Norms for cognitive measures used to assess dementia are scant for
minority groups, in particular for older Japanese Americans. Using the
Consortium to Establish a Registry for Alzheimer's Disease (CERAD)
Neuropsychology Battery, we compared the baseline performance of demented
and nondemented Japanese Americans. Participants came from two harmonized
epidemiological studies of dementia which were examined separately: the
Kame Project, Seattle (350 men and women; 201 nondemented), age 65 and
older; Honolulu-Asia Aging Study (HAAS), Hawaii (418 men; 120
nondemented), age 71 and older.

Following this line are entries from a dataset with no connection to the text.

==> build 71: inputs <==
==> flow/design.v (excerpt) <==
module pixel_generation(
    input clk,                               
    input reset,                             
    input video_on,                          
    input [9:0] x, y,    
    input KEY_UP, KEY_DOWN, KEY_LEFT, KEY_RIGHT,
    output reg [11:0] rgb                    
    );
==> flow/config.mk <==
export PLATFORM = sky130hd
export DESIGN_NAME = pixel_generation
export DESIGN_NICKNAME = pixel_generation
export VERILOG_FILES = /design/flow/design.v
export SDC_FILE = /design/flow/constraint.sdc
export NUM_CORES = 4
export LEC_CHECK = 0
export ABC_AREA = 1
export CAP_MARGIN = 15
export CORE_MARGIN = 7
export CORE_UTILIZATION = 72
export CTS_CLUSTER_DIAMETER = 398
export CTS_CLUSTER_SIZE = 72
export HOLD_SLACK_MARGIN = 0.23
export MAX_ROUTING_LAYER = met4
export MIN_ROUTING_LAYER = met1
export PLACE_DENSITY = 0.37
export SETUP_SLACK_MARGIN = -0.2
export SLEW_MARGIN = 0
export TNS_END_PERCENT = 100
==> flow/constraint.sdc <==
create_clock -name core_clock -period 4.13 [get_ports {clk}]
set_input_delay 0.8260 -clock core_clock [delete_from_list [all_inputs] [get_ports {clk}]]
set_output_delay 0.8260 -clock core_clock [all_outputs]
set_load 0.01 [all_outputs]
run.sh (not shown) runs the stock make flow with config.mk's settings and CLKGATE_MAP_FILE=.
==> build 91 (differences from build 71) <==
ABC_AREA = unset   (was 1)
CAP_MARGIN = 20   (was 15)
CORE_MARGIN = 2   (was 7)
CORE_UTILIZATION = 68   (was 72)
CTS_CLUSTER_DIAMETER = unset   (was 398)
CTS_CLUSTER_SIZE = 21   (was 72)
HOLD_SLACK_MARGIN = unset   (was 0.23)
MAX_ROUTING_LAYER = unset   (was met4)
MIN_ROUTING_LAYER = unset   (was met1)
PLACE_DENSITY = unset   (was 0.37)
SETUP_SLACK_MARGIN = unset   (was -0.2)
SLEW_MARGIN = 20   (was 0)
TNS_END_PERCENT = unset   (was 100)
==> flow/constraint.sdc (replaced) <==
create_clock -name core_clock -period 4.89 [get_ports {clk}]
set_input_delay 0.9780 -clock core_clock [delete_from_list [all_inputs] [get_ports {clk}]]
set_output_delay 0.9780 -clock core_clock [all_outputs]
set_load 0.01 [all_outputs]
==> build 82 (differences from build 71) <==
ABC_AREA = unset   (was 1)
CAP_MARGIN = 20   (was 15)
CORE_UTILIZATION = 63   (was 72)
CTS_CLUSTER_DIAMETER = 247   (was 398)
CTS_CLUSTER_SIZE = unset   (was 72)
HOLD_SLACK_MARGIN = unset   (was 0.23)
PLACE_DENSITY = unset   (was 0.37)
SETUP_SLACK_MARGIN = 1.52   (was -0.2)
SLEW_MARGIN = 20   (was 0)
TNS_END_PERCENT = 70   (was 100)
==> flow/constraint.sdc (replaced) <==
create_clock -name core_clock -period 6.62 [get_ports {clk}]
set_input_delay 1.3240 -clock core_clock [delete_from_list [all_inputs] [get_ports {clk}]]
set_output_delay 1.3240 -clock core_clock [all_outputs]
set_load 0.01 [all_outputs]
==> qor.yml <==
placement:
  dp_hpwl_um: 38200
  gp_congestion: 1.23
  dp_worst_setup_slack_ns: 0.204
floorplan:
  core_um2: 18100
  dieArea_um2: 22500
  die_h_um: 150
global_route:
  grtUsageTotal_pct: 45.9
  grt.met3_usage_pct: 18.7
yosys:
  ys_sh_xor_pct: 3.22
outcome:
  status: "finished clean"
[end of results for build 82]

The measures examined were Verbal Fluency;
abbreviated Boston Naming; constructional praxis; and Word List Learning,
Recall, and Recognition. Within each study, the CERAD measures
distinguished between nondemented participants and those with mild
cognitive impairment. Among persons with dementia, average level of
performance decreased as severity of dementia increased. Determinants of
score (age, education, language of administration, stage of dementia)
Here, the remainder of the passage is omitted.